* **Dataset entries**
┄┄┄┄┄┄

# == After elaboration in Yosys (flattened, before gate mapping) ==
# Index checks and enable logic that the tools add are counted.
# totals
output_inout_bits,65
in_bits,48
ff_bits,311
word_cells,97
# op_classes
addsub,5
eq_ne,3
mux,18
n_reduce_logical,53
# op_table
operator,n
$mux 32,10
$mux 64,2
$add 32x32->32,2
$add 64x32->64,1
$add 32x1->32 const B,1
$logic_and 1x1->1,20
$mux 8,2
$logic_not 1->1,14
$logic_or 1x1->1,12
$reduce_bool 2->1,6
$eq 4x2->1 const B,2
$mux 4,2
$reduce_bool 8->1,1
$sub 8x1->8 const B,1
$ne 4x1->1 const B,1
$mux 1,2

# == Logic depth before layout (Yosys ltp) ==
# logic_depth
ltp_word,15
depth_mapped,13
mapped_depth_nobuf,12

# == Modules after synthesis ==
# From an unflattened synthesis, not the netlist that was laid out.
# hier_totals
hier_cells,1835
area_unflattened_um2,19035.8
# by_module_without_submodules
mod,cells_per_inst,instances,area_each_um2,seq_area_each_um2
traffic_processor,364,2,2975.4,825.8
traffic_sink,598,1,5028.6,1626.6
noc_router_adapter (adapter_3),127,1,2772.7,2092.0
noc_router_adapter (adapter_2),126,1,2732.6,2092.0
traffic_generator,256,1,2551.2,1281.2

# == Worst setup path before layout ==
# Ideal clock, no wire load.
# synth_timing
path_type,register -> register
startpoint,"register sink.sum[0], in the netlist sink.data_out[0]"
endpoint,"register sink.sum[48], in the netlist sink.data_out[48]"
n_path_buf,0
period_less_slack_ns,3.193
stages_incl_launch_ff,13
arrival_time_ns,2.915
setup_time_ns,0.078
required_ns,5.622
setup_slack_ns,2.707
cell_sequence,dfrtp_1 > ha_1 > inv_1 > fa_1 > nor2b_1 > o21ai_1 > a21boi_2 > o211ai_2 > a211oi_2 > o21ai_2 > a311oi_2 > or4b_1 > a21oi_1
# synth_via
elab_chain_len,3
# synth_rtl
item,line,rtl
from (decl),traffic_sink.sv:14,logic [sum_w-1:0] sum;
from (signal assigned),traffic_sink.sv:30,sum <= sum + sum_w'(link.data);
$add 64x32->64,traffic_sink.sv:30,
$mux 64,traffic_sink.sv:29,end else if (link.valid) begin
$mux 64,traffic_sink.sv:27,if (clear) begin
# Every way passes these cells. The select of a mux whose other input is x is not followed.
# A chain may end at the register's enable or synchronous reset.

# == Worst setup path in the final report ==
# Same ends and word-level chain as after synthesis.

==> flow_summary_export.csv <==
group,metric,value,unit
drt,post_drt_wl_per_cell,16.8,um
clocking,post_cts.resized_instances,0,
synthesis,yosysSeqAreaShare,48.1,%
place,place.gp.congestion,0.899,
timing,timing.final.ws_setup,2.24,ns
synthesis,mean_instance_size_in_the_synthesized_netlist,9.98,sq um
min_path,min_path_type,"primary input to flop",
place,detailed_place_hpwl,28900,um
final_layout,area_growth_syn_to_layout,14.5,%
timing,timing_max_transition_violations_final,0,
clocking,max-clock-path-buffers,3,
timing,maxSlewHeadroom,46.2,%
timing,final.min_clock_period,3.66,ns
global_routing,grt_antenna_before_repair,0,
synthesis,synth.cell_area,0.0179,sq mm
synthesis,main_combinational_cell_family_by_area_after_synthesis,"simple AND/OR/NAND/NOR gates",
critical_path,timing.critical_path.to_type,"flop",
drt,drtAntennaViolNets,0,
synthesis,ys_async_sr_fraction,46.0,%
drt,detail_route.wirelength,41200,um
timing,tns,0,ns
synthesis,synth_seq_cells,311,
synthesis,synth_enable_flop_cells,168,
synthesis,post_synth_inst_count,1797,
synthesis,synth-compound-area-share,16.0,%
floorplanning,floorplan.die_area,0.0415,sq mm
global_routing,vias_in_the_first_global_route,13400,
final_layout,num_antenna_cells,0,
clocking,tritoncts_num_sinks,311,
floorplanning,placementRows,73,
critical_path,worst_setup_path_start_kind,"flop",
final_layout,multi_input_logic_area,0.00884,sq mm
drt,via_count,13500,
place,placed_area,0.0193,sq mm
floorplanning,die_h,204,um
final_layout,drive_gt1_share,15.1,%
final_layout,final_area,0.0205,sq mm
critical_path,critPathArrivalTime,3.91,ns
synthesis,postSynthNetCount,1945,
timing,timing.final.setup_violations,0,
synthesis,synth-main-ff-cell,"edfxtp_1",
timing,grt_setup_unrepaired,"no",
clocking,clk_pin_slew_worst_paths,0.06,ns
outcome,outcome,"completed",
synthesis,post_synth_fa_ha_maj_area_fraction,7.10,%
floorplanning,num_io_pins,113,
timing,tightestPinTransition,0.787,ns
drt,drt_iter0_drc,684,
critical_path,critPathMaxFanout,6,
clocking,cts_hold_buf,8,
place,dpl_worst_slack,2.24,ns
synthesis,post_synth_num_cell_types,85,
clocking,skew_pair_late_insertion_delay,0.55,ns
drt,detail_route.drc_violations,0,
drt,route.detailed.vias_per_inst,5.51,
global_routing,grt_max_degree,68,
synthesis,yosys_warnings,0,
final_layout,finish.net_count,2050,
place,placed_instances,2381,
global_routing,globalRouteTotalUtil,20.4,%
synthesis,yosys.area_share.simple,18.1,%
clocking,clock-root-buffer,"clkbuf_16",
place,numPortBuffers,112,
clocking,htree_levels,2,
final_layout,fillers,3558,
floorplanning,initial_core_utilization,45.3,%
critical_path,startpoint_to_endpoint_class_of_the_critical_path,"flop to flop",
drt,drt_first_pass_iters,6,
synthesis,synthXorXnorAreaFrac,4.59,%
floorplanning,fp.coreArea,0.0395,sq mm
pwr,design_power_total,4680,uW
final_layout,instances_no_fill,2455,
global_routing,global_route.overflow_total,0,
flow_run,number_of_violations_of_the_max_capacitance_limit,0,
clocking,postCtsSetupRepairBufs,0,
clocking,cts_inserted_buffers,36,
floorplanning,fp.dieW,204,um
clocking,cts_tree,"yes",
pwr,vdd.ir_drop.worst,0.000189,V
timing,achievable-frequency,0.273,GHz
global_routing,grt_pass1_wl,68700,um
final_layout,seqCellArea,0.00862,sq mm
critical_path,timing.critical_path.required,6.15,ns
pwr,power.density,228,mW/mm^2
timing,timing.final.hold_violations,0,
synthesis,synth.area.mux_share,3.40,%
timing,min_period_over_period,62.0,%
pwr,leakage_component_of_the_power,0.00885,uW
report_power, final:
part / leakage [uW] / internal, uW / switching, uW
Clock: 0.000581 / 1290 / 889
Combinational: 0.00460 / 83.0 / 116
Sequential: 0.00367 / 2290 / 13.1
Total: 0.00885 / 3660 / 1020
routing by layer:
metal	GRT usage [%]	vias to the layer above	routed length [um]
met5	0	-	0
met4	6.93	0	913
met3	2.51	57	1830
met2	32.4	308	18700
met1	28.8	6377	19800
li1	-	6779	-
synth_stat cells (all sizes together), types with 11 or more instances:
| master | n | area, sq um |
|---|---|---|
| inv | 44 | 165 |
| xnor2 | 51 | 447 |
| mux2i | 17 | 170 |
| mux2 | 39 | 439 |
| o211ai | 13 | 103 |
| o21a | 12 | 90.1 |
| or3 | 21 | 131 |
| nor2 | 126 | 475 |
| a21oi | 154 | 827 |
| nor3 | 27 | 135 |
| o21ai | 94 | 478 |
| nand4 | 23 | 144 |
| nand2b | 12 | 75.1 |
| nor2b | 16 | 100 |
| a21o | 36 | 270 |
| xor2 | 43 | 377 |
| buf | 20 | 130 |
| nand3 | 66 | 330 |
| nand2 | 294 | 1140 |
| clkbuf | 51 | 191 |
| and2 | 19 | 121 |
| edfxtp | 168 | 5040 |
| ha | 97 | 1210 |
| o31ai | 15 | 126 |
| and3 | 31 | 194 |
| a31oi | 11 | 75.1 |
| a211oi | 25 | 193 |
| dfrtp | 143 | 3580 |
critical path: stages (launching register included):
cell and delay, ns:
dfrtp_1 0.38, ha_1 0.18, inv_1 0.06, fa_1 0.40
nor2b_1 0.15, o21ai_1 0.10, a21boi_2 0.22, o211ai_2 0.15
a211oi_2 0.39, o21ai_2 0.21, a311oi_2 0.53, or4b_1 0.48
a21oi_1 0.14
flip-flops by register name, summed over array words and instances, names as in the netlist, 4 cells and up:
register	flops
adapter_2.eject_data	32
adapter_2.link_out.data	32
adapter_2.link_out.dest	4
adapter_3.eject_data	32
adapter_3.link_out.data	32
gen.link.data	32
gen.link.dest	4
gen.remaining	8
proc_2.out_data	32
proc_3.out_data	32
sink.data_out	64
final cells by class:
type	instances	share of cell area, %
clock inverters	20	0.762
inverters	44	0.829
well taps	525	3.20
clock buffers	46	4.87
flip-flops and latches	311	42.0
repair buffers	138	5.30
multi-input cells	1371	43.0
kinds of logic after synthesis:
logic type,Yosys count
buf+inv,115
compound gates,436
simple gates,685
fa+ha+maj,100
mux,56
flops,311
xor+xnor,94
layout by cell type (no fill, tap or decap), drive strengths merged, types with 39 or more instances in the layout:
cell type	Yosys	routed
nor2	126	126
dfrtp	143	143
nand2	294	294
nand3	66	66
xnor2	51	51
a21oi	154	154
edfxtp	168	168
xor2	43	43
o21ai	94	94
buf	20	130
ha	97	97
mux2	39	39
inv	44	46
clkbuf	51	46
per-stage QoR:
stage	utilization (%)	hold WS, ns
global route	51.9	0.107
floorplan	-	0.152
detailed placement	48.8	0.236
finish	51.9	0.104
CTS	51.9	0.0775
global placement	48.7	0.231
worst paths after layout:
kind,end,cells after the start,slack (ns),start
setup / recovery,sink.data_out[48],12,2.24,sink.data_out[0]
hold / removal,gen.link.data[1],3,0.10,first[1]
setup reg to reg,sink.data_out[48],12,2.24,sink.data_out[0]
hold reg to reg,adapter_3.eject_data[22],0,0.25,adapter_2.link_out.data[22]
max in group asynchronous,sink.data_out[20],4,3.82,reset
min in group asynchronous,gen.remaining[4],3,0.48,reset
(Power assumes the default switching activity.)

┄┄┄┄┄┄

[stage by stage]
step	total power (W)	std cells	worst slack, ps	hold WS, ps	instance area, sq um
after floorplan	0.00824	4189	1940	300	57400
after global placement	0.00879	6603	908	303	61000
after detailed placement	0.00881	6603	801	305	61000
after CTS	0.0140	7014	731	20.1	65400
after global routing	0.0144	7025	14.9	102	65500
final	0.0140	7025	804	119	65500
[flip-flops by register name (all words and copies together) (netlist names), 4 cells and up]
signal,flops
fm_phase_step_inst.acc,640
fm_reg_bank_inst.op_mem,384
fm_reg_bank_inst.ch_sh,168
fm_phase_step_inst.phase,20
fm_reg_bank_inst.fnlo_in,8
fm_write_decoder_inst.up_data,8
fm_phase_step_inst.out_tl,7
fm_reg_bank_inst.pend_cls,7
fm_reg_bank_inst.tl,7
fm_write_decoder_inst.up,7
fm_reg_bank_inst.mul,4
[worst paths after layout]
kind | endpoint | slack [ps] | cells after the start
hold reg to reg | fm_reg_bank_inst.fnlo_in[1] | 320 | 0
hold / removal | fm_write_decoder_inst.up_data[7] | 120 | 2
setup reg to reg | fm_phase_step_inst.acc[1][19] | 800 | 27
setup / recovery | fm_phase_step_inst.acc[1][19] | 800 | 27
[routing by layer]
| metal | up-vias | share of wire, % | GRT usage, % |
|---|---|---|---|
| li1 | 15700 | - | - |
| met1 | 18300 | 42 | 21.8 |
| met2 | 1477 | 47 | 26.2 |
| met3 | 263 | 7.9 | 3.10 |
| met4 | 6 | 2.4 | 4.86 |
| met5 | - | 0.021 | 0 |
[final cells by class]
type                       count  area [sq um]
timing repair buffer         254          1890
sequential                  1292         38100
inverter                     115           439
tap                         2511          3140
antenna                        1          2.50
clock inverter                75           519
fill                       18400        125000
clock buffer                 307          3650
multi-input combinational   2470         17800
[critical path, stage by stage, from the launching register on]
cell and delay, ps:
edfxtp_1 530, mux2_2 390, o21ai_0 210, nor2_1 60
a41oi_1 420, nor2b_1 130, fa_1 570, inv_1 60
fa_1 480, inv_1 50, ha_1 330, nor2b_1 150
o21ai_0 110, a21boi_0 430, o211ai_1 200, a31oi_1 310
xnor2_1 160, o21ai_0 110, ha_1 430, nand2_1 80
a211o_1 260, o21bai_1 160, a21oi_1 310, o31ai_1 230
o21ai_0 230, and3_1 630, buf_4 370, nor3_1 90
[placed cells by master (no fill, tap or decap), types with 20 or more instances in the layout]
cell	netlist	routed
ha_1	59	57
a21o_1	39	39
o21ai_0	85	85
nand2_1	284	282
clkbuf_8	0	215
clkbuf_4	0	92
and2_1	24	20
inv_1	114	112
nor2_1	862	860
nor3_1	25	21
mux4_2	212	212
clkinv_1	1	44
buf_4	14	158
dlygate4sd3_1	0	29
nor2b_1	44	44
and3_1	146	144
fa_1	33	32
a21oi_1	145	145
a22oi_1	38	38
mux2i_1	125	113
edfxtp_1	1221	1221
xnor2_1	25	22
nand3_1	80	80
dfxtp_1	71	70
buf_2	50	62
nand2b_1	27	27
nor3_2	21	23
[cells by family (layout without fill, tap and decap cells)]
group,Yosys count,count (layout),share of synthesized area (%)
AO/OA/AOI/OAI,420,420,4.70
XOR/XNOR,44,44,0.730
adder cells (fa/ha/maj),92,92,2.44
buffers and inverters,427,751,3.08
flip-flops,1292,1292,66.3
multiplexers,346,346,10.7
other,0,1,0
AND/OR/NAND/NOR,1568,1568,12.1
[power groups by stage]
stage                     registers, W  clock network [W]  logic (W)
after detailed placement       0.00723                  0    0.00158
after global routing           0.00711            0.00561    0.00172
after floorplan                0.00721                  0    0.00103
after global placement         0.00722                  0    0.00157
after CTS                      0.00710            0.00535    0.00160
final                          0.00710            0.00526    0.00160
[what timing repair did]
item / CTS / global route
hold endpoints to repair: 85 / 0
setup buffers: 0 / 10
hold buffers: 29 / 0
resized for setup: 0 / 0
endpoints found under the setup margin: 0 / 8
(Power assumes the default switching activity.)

┄┄┄┄┄┄

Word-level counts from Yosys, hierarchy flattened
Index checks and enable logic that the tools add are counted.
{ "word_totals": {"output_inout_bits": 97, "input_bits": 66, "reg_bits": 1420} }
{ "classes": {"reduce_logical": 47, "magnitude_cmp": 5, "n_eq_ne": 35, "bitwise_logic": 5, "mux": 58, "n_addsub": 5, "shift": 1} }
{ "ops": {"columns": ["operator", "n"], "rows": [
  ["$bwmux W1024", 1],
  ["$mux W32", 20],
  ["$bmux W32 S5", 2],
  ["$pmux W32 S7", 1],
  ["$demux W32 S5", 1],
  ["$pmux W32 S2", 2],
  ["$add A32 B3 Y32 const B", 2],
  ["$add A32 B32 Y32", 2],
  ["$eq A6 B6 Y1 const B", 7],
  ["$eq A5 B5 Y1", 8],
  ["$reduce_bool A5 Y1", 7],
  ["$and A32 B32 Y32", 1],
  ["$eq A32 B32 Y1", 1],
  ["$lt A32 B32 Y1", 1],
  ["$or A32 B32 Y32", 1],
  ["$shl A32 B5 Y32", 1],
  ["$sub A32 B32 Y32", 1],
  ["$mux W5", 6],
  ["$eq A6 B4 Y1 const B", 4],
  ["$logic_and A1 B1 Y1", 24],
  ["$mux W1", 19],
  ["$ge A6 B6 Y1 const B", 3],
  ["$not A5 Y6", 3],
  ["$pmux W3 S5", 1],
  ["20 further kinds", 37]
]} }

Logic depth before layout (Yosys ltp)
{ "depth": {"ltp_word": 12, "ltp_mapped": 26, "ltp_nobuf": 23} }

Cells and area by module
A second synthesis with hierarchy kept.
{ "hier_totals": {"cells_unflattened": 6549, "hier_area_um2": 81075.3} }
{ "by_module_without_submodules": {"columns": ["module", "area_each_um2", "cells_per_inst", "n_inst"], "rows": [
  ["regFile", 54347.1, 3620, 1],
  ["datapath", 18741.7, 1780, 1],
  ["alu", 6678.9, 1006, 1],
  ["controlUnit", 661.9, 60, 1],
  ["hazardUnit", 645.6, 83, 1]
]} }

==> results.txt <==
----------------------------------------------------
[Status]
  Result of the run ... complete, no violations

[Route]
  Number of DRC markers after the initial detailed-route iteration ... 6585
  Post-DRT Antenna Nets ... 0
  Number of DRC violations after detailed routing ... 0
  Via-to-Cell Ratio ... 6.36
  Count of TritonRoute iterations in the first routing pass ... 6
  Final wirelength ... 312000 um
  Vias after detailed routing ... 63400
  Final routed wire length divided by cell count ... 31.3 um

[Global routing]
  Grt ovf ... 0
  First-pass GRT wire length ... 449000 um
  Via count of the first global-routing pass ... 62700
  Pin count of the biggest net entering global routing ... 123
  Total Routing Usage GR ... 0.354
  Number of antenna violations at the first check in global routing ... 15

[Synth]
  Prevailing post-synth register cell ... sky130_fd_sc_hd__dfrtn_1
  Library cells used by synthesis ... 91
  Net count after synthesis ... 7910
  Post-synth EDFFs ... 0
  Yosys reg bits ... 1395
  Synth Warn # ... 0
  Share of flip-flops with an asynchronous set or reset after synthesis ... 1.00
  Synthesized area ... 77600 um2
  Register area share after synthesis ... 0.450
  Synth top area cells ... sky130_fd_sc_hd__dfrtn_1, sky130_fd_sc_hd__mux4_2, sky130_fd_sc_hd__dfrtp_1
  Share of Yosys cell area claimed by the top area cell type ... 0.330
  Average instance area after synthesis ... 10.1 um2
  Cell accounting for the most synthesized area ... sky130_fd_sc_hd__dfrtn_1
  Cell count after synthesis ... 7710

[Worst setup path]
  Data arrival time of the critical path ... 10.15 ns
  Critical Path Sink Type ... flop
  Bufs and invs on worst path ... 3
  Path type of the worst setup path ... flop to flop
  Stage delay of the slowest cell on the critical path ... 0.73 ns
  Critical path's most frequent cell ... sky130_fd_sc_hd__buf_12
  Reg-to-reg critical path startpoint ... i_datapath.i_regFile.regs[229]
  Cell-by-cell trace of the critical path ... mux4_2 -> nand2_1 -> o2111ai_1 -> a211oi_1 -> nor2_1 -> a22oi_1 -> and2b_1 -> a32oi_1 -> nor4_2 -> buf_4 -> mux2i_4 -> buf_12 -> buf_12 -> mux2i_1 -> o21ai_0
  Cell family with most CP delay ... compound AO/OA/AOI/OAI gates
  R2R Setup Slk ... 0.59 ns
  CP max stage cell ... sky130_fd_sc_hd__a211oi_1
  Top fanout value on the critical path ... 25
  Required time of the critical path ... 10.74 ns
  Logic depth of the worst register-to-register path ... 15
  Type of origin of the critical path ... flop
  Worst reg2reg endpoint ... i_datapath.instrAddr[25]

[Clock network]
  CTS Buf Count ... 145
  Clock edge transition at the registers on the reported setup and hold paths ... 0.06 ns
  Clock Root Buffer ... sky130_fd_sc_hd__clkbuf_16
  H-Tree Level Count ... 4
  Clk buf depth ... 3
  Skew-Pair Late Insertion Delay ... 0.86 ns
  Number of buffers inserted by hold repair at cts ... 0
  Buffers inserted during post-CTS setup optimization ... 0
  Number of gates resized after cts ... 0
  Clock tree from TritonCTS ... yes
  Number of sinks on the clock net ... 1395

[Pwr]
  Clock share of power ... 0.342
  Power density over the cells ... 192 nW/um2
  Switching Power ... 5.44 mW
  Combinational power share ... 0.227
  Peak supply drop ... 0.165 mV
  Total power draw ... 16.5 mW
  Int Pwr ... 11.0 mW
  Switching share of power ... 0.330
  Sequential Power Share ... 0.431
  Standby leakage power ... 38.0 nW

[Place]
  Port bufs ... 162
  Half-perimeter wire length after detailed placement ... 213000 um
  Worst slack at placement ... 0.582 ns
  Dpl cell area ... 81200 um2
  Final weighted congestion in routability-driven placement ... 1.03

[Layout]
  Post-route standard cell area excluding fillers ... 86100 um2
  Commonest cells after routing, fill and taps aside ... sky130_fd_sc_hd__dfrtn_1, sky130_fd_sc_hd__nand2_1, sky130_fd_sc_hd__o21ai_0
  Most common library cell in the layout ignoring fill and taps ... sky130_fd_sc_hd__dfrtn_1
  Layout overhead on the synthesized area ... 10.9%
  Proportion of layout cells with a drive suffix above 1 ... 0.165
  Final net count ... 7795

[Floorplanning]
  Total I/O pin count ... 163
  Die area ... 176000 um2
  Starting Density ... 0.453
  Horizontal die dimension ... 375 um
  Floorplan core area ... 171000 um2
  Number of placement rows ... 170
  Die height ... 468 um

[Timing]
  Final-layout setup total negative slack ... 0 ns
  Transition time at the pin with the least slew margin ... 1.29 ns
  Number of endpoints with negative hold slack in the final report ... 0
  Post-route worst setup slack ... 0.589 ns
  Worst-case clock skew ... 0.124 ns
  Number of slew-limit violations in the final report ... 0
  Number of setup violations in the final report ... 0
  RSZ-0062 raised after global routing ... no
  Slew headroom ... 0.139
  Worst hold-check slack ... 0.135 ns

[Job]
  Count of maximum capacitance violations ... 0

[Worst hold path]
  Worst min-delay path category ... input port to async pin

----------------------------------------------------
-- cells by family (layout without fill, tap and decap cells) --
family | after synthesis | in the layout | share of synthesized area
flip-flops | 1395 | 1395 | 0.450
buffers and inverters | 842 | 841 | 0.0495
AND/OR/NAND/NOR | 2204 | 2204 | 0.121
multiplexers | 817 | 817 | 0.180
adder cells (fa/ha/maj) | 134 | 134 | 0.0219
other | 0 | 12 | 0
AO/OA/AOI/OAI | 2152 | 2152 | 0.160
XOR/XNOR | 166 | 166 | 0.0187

┄┄┄┄┄┄

Would you filter the records and copy out each line containing "checks"?

* **RESPONSE TO THE TASK**
# Index checks and enable logic that the tools add are counted.
Index checks and enable logic that the tools add are counted.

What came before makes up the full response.